Conocí a Manuel Lamas a comienzos de los años noventa, en un viejo café del sur de América, en un país olvidado: Uruguay. Entre nosotros se dio una relación de trabajo y de amistad casi filial. Fue un consejero fundamental en los primeros años de mi pequeña agencia de publicidad, que pasó de la nada a trabajar con decenas de empresas multinacionales.

Conocimos el éxito, pero también su reverso. Hacia el final de su vida, Manuel y yo comíamos en un comedor público donde las cucarachas caminaban sobre la comida. Vivía en una vivienda semidestruida, donde pasó sus últimos días abandonado, en la miseria en la que mueren muchos artistas.

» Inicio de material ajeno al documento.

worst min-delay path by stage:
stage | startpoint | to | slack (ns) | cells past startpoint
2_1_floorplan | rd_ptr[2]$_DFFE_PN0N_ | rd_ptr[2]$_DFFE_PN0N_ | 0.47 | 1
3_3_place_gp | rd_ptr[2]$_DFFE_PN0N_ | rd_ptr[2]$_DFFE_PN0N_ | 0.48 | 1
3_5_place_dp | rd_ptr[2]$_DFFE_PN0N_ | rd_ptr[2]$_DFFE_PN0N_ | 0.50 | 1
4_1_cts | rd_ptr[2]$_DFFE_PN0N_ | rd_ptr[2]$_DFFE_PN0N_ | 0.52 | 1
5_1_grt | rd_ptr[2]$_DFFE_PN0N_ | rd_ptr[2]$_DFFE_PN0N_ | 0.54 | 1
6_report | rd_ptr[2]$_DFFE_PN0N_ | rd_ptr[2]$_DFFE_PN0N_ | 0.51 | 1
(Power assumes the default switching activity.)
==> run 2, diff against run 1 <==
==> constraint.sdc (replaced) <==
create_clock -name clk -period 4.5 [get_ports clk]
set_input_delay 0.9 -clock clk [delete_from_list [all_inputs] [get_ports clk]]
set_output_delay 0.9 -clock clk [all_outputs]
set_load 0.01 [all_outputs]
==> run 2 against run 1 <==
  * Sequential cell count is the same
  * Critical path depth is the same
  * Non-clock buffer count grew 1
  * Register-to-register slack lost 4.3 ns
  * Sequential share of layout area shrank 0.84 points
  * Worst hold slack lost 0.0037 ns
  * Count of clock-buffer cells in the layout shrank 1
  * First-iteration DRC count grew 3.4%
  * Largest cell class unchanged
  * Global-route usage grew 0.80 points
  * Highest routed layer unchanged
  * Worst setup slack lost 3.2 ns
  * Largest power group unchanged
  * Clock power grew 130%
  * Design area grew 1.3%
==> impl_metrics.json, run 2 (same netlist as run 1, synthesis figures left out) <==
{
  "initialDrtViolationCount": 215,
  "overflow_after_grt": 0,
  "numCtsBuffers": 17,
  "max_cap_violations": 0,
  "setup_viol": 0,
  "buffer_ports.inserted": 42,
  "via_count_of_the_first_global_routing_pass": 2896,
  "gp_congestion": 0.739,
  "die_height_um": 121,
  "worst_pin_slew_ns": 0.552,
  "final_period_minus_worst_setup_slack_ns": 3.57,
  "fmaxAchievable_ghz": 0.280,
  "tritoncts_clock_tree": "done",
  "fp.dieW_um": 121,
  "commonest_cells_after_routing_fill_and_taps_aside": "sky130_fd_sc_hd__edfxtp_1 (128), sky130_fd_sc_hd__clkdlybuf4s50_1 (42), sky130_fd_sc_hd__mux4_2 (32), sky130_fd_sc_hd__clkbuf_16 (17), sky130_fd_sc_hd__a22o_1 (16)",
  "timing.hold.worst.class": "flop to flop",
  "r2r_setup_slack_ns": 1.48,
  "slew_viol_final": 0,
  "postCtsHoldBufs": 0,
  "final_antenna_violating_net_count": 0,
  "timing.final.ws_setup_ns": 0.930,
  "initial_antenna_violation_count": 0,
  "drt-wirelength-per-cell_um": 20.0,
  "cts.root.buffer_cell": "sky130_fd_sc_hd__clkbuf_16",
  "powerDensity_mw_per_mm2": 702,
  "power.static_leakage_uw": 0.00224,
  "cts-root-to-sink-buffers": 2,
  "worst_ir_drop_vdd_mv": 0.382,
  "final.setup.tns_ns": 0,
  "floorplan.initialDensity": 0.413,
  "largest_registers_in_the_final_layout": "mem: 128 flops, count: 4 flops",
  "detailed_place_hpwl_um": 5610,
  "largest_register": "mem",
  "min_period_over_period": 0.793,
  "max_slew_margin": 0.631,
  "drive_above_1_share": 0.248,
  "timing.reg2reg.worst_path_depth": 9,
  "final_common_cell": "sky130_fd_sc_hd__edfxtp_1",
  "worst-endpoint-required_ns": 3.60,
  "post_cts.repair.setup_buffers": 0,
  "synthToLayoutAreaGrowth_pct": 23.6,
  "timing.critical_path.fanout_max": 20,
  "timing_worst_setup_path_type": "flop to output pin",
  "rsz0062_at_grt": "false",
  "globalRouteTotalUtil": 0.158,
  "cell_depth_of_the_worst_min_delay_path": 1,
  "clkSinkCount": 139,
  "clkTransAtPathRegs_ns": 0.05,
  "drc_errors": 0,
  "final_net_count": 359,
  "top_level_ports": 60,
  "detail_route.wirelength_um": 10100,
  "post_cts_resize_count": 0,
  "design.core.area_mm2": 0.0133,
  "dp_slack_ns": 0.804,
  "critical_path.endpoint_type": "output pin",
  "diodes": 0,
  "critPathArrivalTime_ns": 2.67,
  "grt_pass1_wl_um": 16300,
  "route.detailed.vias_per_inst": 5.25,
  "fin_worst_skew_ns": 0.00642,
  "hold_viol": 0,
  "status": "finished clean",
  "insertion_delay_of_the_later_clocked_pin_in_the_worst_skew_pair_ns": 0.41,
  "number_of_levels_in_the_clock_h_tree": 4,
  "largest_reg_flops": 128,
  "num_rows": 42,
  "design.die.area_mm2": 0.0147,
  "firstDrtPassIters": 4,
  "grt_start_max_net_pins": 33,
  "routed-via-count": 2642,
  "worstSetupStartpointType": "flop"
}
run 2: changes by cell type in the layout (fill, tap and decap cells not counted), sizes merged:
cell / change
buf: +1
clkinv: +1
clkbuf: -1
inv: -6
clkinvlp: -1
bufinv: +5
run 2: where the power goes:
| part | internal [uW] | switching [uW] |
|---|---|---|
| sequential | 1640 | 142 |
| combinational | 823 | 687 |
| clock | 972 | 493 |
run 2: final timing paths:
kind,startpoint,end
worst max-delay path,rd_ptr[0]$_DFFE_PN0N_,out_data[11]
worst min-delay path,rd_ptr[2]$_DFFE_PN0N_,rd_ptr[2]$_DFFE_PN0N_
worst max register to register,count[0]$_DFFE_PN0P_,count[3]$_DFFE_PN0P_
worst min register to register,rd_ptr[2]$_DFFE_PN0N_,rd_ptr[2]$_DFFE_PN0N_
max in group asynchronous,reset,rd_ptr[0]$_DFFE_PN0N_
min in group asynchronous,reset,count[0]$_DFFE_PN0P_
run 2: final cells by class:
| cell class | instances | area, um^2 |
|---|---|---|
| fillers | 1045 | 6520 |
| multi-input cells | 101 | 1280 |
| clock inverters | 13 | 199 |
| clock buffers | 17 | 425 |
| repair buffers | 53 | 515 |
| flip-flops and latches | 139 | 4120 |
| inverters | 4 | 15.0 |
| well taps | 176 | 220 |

Su final estuvo marcado por una desaparición extraña, en un contexto de prostitución y oscuridad. Toda su obra desapareció sin dejar rastro, incluida una producción clandestina que formaba parte de su mundo más oculto.

Años más tarde, nuevas generaciones lo reivindicarían como cineasta de culto a través de su film Acto de violencia en una joven periodista.

El Artista del Fin del Mundo es una ficción inspirada en mis andanzas con Manuel Lamas: una historia que entrelaza mi vida y la suya.